A bolder reform would
confront this structural issue directly. If the profession adopted a solicitor–barrister distinction, individuals
who do not wish to appear in court — or who do not pass advocacy-focused
assessments — could still qualify and work as solicitors. This approach would
preserve the value of their legal training, broaden job opportunities, and
alleviate the rigid bottlenecks that currently exist.
Even more troubling is
that, under both the current and proposed systems, failure at the final stage
effectively nullifies years of academic and professional training. A more
balanced approach would allow those who have completed both university and
professional legal training to practise as solicitors by default. The final
examination — regardless of its eventual format — could then serve as the
requirement for being called to the Bar as a full advocate.
This tiered model would:
- Prevent the needless
loss of trained legal minds.
- Recognize and preserve
the value of prior legal education.
- Uphold higher
standards for courtroom advocacy without sacrificing the broader integrity
of the legal profession.
Conclusion
The ongoing reform of legal education in Ghana is
a step in the right direction. Expanding access and decentralizing training are
meaningful advancements. However, if we fail to address the deeper issues — the
cultivation of wisdom, ethical grounding, and thoughtful reasoning — these
reforms will ultimately fall short of their potential.

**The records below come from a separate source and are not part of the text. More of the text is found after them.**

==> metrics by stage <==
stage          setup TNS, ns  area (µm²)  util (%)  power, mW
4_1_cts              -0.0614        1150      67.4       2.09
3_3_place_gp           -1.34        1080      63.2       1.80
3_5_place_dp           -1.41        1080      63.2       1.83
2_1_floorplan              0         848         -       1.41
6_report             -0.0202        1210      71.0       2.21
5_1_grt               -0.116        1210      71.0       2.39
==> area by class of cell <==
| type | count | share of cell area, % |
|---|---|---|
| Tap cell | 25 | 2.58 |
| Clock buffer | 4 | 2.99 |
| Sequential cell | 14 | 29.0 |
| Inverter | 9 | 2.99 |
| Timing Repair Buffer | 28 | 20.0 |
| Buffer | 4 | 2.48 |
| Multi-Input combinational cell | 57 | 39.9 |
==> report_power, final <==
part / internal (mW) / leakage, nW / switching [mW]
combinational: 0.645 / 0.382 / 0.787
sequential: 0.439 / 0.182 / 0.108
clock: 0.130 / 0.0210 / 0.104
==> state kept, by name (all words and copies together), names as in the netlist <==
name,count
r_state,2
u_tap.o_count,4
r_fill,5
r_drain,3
### src/rtl/execute_divider.sv
// execute_divider: multi-cycle radix-2 restoring DIV/DIVU unit that stalls the pipeline while it iterates
module execute_divider #(
  parameter int WIDTH = 32
) (
  input  logic             clk,
  input  logic             rst,
  input  logic             start_i,
  input  logic             signed_i,
  input  logic             cancel_i,
  input  logic [WIDTH-1:0] dividend_i,
  input  logic [WIDTH-1:0] divisor_i,
  output logic             stall_o,
  output logic             result_vld_o,
  output logic [WIDTH-1:0] quotient_o,
  output logic [WIDTH-1:0] remainder_o
);
  localparam int CW = $clog2(WIDTH);
  typedef enum logic [1:0] {IDLE, BUSY, DONE} state_t;
  state_t state, state_n;
  logic [WIDTH-1:0] aq, b, rem, rem_n, aq_n, a_abs, b_abs, q_fix, r_fix;
  logic [WIDTH:0] rem_sh, diff;
  logic [CW-1:0] cnt;
  logic q_neg, r_neg, dz, accept, last;
  // aq starts as |dividend| and fills with quotient bits from the LSB as dividend bits shift out
  always_comb begin
    accept  = state == IDLE && start_i && !cancel_i;
    last    = state == BUSY && cnt == CW'(WIDTH - 1);
    stall_o = accept || state == BUSY;
    state_n = cancel_i ? IDLE : accept ? BUSY : last ? DONE : state == DONE ? IDLE : state;
    a_abs   = (signed_i && dividend_i[WIDTH-1]) ? -dividend_i : dividend_i;
    b_abs   = (signed_i && divisor_i[WIDTH-1]) ? -divisor_i : divisor_i;
    rem_sh  = {rem, aq[WIDTH-1]};
    diff    = rem_sh - {1'b0, b};
    rem_n   = diff[WIDTH] ? rem_sh[WIDTH-1:0] : diff[WIDTH-1:0];
    aq_n    = {aq[WIDTH-2:0], ~diff[WIDTH]};
    // a zero divisor yields all-ones quotient and |a| remainder, so only the quotient skips fix-up
    q_fix   = (q_neg && !dz) ? -aq_n : aq_n;
    r_fix   = r_neg ? -rem_n : rem_n;
  end
  always_ff @(posedge clk) begin
    if (rst) begin
      state        <= IDLE;
      cnt          <= '0;
      aq           <= '0;
      b            <= '0;
      rem          <= '0;
      q_neg        <= 1'b0;
      r_neg        <= 1'b0;
      dz           <= 1'b0;
      result_vld_o <= 1'b0;
      quotient_o   <= '0;
      remainder_o  <= '0;
    end else begin
      state        <= state_n;
      result_vld_o <= last && !cancel_i;
      if (accept) begin
        aq    <= a_abs;
        b     <= b_abs;
        rem   <= '0;
        cnt   <= '0;
        q_neg <= signed_i && (dividend_i[WIDTH-1] ^ divisor_i[WIDTH-1]);
        r_neg <= signed_i && dividend_i[WIDTH-1];
        dz    <= divisor_i == '0;
      end else if (state == BUSY) begin
        aq  <= aq_n;
        rem <= rem_n;
        cnt <= cnt + 1'b1;
      end
      if (last && !cancel_i) begin
        quotient_o  <= q_fix;
        remainder_o <= r_fix;
      end
    end
  end
endmodule
===== config.mk =====
export PLATFORM = sky130hd
export DESIGN_NAME = ls_ordered_return_buffer_flat
export DESIGN_NICKNAME = d
export VERILOG_FILES = /design/src/rtl/ls_ordered_return_buffer_if.sv /design/src/rtl/ls_ordered_return_buffer.sv /design/src/flat_wrapper.sv
export SDC_FILE = /design/constraint.sdc
export NUM_CORES = 1
export LEC_CHECK = 0
export ABC_CLOCK_PERIOD_IN_PS = 10300
export CORE_ASPECT_RATIO = 0.5
export CORE_MARGIN = 3
export CORE_UTILIZATION = 35
export DETAILED_ROUTE_END_ITERATION = 6
export DONT_BUFFER_PORTS = 1
export PLACE_DENSITY = 0.5
export SETUP_SLACK_MARGIN = 0.05
export SYNTH_ARGS = -nofsm -noshare
export SYNTH_HDL_FRONTEND = slang
export SYNTH_SLANG_ARGS = --single-unit
export TNS_END_PERCENT = 50

===== constraint.sdc =====
create_clock -name clk -period 10.3 [get_ports clk]
set_clock_uncertainty 0.15 [all_clocks]
set_input_delay 1.03 -clock clk [delete_from_list [all_inputs] [get_ports clk]]
set_output_delay 1.03 -clock clk [all_outputs]
set_load 0.03 [all_outputs]
File: src/rtl/csr_pending_cam.sv
// csr_pending_cam: pending CSR-write table with lookup, lowest-free allocate and lowest-match retire
module csr_pending_cam
  import ctrl_scoreboard_pkg::*;
#(
  parameter int CSR_SLOTS      = DEF_CSR_SLOTS,
  parameter int CSR_ADDR_WIDTH = core_pkg::CSR_ADDR_WIDTH
) (
  input  logic                      clk_i,
  input  logic                      rstn_i,
  input  logic                      flush_i,
  input  logic [CSR_ADDR_WIDTH-1:0] lookup_addr_i,
  output logic                      hit_o,
  output logic                      full_o,
  output logic                      busy_o,
  input  logic                      alloc_i,
  input  logic [CSR_ADDR_WIDTH-1:0] alloc_addr_i,
  input  logic                      retire_i,
  input  logic [CSR_ADDR_WIDTH-1:0] retire_addr_i,
  output logic                      retire_miss_o
);
  csr_slot_t [CSR_SLOTS-1:0] r_slot;
  logic [CSR_SLOTS-1:0] w_free_oh, w_ret_oh, w_hit, w_valid;
  // Descending scan so the last write wins, leaving the lowest index selected
  always_comb begin
    w_free_oh = '0;
    w_ret_oh  = '0;
    w_hit     = '0;
    w_valid   = '0;
    for (int i = CSR_SLOTS - 1; i >= 0; i--) begin
      w_valid[i] = r_slot[i].valid;
      w_hit[i]   = r_slot[i].valid && r_slot[i].addr == lookup_addr_i;
      if (!r_slot[i].valid) w_free_oh = CSR_SLOTS'(1) << i;
      if (r_slot[i].valid && r_slot[i].addr == retire_addr_i) w_ret_oh = CSR_SLOTS'(1) << i;
    end
  end
  assign hit_o         = |w_hit;
  assign full_o        = ~|w_free_oh;
  assign busy_o        = |w_valid;
  assign retire_miss_o = retire_i && ~|w_ret_oh;
  always_ff @(posedge clk_i or negedge rstn_i) begin
    if (!rstn_i) r_slot <= '0;
    else if (flush_i) r_slot <= '0;
    else begin
      for (int i = 0; i < CSR_SLOTS; i++) begin
        if (retire_i && w_ret_oh[i]) r_slot[i].valid <= 1'b0;
        if (alloc_i && w_free_oh[i]) r_slot[i] <= '{valid: 1'b1, addr: alloc_addr_i};
      end
    end
  end
endmodule

File: src/rtl/ctrl_scoreboard.sv
// ctrl_scoreboard: RAW/WAW hazard tracker with per-register in-flight counters and pending CSR writes
module ctrl_scoreboard
  import core_pkg::*;
  import ctrl_scoreboard_pkg::*;
#(
  parameter int NB_RS        = DEF_NB_RS,
  parameter int MAX_INFLIGHT = DEF_MAX_INFLIGHT,
  parameter int CSR_SLOTS    = DEF_CSR_SLOTS
) (
  input  logic                           clk_i,
  input  logic                           rstn_i,
  input  logic                           dec_valid_i,
  input  logic [NB_RS*RF_ADDR_WIDTH-1:0] dec_rs_i,
  input  logic [NB_RS-1:0]               dec_rs_used_i,
  input  logic [CSR_ADDR_WIDTH-1:0]      dec_csr_raddr_i,
  input  logic                           dec_csr_read_i,
  input  logic [RF_ADDR_WIDTH-1:0]       dec_rd_i,
  input  logic                           dec_rd_we_i,
  input  logic [CSR_ADDR_WIDTH-1:0]      dec_csr_waddr_i,
  input  logic                           dec_csr_we_i,
  output logic                           issue_ready_o,
  input  logic                           wb_rd_valid_i,
  input  logic [RF_ADDR_WIDTH-1:0]       wb_rd_i,
  input  logic                           wb_csr_valid_i,
  input  logic [CSR_ADDR_WIDTH-1:0]      wb_csr_waddr_i,
  input  logic                           flush_i,
  output logic                           busy_o,
  output logic                           err_o
);
  localparam int CNT_W = $clog2(MAX_INFLIGHT + 1);
  localparam int NREG  = 1 << RF_ADDR_WIDTH;
  logic [CNT_W-1:0] r_cnt [NREG];
  logic r_err;
  logic w_rs_haz, w_rd_sat, w_cnt_busy, w_wb_err, w_issue;
  logic w_csr_hit, w_csr_full, w_csr_busy, w_csr_miss;
  logic [NREG-1:0] w_inc, w_dec;
  always_comb begin
    w_rs_haz   = 1'b0;
    w_cnt_busy = 1'b0;
    for (int k = 0; k < NB_RS; k++)
      w_rs_haz = w_rs_haz | (dec_rs_used_i[k] && dec_rs_i[k*RF_ADDR_WIDTH +: RF_ADDR_WIDTH] != '0
                             && r_cnt[dec_rs_i[k*RF_ADDR_WIDTH +: RF_ADDR_WIDTH]] != '0);
    for (int i = 0; i < NREG; i++) w_cnt_busy = w_cnt_busy | (r_cnt[i] != '0);
  end
  assign w_rd_sat      = dec_rd_we_i && dec_rd_i != '0 && r_cnt[dec_rd_i] == CNT_W'(MAX_INFLIGHT);
  assign issue_ready_o = !(w_rs_haz || w_rd_sat || (dec_csr_read_i && w_csr_hit) || (dec_csr_we_i && w_csr_full));
  assign w_issue       = dec_valid_i && issue_ready_o;
  assign w_wb_err      = wb_rd_valid_i && wb_rd_i != '0 && r_cnt[wb_rd_i] == '0;
  // x0 never gets a strobe; an erroneous writeback leaves its counter untouched
  always_comb begin
    w_inc = '0;
    w_dec = '0;
    if (w_issue && dec_rd_we_i && dec_rd_i != '0) w_inc[dec_rd_i] = 1'b1;
    if (wb_rd_valid_i && wb_rd_i != '0 && !w_wb_err) w_dec[wb_rd_i] = 1'b1;
  end
  csr_pending_cam #(.CSR_SLOTS(CSR_SLOTS), .CSR_ADDR_WIDTH(CSR_ADDR_WIDTH)) u_cam (
    .clk_i         (clk_i),
    .rstn_i        (rstn_i),
    .flush_i       (flush_i),
    .lookup_addr_i (dec_csr_raddr_i),
    .hit_o         (w_csr_hit),
    .full_o        (w_csr_full),
    .busy_o        (w_csr_busy),
    .alloc_i       (w_issue && dec_csr_we_i),
    .alloc_addr_i  (dec_csr_waddr_i),
    .retire_i      (wb_csr_valid_i),
    .retire_addr_i (wb_csr_waddr_i),
    .retire_miss_o (w_csr_miss)
  );
  always_ff @(posedge clk_i or negedge rstn_i) begin
    if (!rstn_i) begin
      for (int i = 0; i < NREG; i++) r_cnt[i] <= '0;
      r_err <= 1'b0;
    end else begin
      for (int i = 0; i < NREG; i++)
        r_cnt[i] <= flush_i ? '0 : r_cnt[i] + CNT_W'(w_inc[i]) - CNT_W'(w_dec[i]);
      r_err <= r_err || (!flush_i && (w_wb_err || w_csr_miss));
    end
  end
  assign busy_o = w_cnt_busy || w_csr_busy;
  assign err_o  = r_err;
endmodule

File: config.mk
export PLATFORM = sky130hd
export DESIGN_NAME = ctrl_scoreboard
export DESIGN_NICKNAME = d
export VERILOG_FILES = /design/src/rtl/core_pkg.sv /design/src/rtl/ctrl_scoreboard_pkg.sv /design/src/rtl/csr_pending_cam.sv /design/src/rtl/ctrl_scoreboard.sv
export SDC_FILE = /design/constraint.sdc
export NUM_CORES = 1
export LEC_CHECK = 0
export CAP_MARGIN = 40
export CORE_MARGIN = 10
export CORE_UTILIZATION = 30
export CTS_BUF_LIST = sky130_fd_sc_hd__clkbuf_8
export CTS_CLUSTER_DIAMETER = 150
export DETAILED_ROUTE_END_ITERATION = 16
export SLEW_MARGIN = 10
export SYNTH_ARGS = -nofsm -noshare
export SYNTH_HDL_FRONTEND = slang
export SYNTH_SLANG_ARGS = --single-unit
File: constraint.sdc
create_clock -name clk_i -period 5.27 [get_ports clk_i]
set_clock_uncertainty 0.05 [all_clocks]
set_input_delay 1.054 -clock clk_i [delete_from_list [all_inputs] [get_ports clk_i]]
set_output_delay 1.054 -clock clk_i [all_outputs]
set_load 0.05 [all_outputs]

Ghana does not merely need more lawyers;
it needs better lawyers — professionals who combine legal knowledge
with wisdom, understood as the ability to apply knowledge, experience,
understanding, common sense, and insight in making sound decisions and
judgments. Such lawyers will not only master the law but also embody the
qualities of clarity, humility, and integrity that the public rightly expects
from a “learned” profession.
This is why the final assessment of aspiring
lawyers should not be yet another technical recall exam. Rather, it should be
based on a comprehensive case study model — one that tests reasoning, ethics,
judgment, and values. Moreover, truly bold reform may require a fundamental
reconsideration of the structure of the legal profession, including the
potential separation of solicitors from barristers. At the very least, those
who complete both academic and professional legal training should be allowed to
practise as solicitors, with the final examination serving as the gateway to
becoming a full advocate at the Bar.
Such a tiered approach would:
·
Prevent the waste of valuable human capital
·
Broaden professional opportunities
·
Preserve the high standards expected of courtroom
advocates
Only when legal education begins to prioritize
these deeper qualities will the title of “learned friend” regain its full
meaning. Only then will legal education truly serve the nation — by restoring
public confidence in the justice system and strengthening the rule of law as a
pillar of Ghana’s democracy.
The real question, then, remains: What
exactly does legal education in Ghana intend to impart?